Repeat exactly, and only, the lines below starting at the line that contains "cp standard.sh standard_sh_copy.log" and ending at the line that contains "The first run finished clean.", inclusive of both.

[Saved entries]
____

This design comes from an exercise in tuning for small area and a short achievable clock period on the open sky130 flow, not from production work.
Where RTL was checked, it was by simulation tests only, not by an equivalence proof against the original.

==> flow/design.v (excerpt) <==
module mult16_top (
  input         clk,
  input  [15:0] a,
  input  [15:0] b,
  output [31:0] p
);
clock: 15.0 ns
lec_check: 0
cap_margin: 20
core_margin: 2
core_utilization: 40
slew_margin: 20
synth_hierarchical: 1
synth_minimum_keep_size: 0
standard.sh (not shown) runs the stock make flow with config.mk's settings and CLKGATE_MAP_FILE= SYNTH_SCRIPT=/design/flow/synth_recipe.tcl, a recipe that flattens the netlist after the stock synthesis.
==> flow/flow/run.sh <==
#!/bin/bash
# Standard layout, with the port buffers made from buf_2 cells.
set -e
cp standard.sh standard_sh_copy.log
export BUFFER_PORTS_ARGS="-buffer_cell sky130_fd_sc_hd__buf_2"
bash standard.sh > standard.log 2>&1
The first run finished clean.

____

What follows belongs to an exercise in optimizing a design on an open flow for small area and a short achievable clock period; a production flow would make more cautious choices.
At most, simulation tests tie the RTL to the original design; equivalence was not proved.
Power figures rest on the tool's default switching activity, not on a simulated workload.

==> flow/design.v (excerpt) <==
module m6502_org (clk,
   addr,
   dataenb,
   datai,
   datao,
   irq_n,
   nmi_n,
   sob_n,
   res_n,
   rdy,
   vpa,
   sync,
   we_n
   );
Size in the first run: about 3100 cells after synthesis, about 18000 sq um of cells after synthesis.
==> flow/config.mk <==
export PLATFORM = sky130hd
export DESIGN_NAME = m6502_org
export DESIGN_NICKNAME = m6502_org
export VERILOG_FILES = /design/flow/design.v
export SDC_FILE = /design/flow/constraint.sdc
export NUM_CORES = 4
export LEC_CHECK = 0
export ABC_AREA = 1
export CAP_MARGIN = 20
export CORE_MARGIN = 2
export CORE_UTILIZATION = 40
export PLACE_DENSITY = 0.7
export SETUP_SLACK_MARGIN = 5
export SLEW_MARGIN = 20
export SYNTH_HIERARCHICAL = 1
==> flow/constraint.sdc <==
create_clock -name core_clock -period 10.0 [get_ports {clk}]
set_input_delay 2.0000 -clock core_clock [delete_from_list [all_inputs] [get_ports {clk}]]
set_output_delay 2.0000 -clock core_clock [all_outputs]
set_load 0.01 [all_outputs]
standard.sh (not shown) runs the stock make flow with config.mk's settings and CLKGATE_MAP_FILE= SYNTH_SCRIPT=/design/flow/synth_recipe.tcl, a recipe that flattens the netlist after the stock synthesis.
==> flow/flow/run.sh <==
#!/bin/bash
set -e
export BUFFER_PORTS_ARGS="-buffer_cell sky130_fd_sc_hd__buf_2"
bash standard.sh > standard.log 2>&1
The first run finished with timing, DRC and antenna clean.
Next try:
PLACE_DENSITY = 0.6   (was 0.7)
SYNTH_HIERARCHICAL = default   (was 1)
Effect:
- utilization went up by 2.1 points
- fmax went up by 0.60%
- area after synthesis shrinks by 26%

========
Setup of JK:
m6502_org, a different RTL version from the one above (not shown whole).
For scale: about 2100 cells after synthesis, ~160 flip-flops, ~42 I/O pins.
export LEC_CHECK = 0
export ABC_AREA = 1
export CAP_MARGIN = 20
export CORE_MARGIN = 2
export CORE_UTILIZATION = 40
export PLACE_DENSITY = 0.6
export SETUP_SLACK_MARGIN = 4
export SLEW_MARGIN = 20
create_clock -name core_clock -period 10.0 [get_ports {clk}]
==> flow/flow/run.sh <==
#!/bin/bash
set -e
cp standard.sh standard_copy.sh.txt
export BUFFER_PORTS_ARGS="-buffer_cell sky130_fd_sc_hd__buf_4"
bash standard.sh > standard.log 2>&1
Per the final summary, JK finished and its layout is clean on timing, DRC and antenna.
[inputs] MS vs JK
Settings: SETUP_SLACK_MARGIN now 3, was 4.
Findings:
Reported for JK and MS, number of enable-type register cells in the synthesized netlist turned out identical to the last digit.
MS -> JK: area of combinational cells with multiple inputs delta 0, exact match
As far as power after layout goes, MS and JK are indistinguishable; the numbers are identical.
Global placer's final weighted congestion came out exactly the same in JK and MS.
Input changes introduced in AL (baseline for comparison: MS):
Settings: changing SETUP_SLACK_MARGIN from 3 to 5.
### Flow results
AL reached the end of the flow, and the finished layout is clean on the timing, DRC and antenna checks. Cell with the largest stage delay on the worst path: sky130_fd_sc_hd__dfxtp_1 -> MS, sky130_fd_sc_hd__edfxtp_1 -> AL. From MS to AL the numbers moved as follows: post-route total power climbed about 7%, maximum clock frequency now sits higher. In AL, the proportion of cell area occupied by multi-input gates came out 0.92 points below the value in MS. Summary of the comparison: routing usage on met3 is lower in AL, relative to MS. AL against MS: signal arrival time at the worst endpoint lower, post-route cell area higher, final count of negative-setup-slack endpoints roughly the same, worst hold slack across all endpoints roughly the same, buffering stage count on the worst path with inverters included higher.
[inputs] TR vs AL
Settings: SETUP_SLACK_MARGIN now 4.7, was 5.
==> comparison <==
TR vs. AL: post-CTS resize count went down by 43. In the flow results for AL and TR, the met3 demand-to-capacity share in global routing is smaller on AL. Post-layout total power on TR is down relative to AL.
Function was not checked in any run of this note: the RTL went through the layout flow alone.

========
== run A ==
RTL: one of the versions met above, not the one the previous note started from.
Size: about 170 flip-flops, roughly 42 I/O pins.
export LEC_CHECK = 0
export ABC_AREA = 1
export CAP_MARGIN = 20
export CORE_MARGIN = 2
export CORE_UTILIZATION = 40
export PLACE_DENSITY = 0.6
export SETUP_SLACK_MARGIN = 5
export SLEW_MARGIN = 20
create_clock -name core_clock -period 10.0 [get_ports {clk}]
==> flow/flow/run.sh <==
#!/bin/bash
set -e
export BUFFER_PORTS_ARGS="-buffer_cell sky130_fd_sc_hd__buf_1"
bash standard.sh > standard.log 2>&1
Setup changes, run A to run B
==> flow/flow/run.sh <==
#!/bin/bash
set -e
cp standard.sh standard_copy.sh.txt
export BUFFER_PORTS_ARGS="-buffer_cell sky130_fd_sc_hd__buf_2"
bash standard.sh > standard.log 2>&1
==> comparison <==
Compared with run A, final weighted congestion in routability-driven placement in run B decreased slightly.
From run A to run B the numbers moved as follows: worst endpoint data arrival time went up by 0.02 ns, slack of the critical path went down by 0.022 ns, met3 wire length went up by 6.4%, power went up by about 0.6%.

____

* **Result**:
cp standard.sh standard_sh_copy.log
export BUFFER_PORTS_ARGS="-buffer_cell sky130_fd_sc_hd__buf_2"
bash standard.sh > standard.log 2>&1
The first run finished clean.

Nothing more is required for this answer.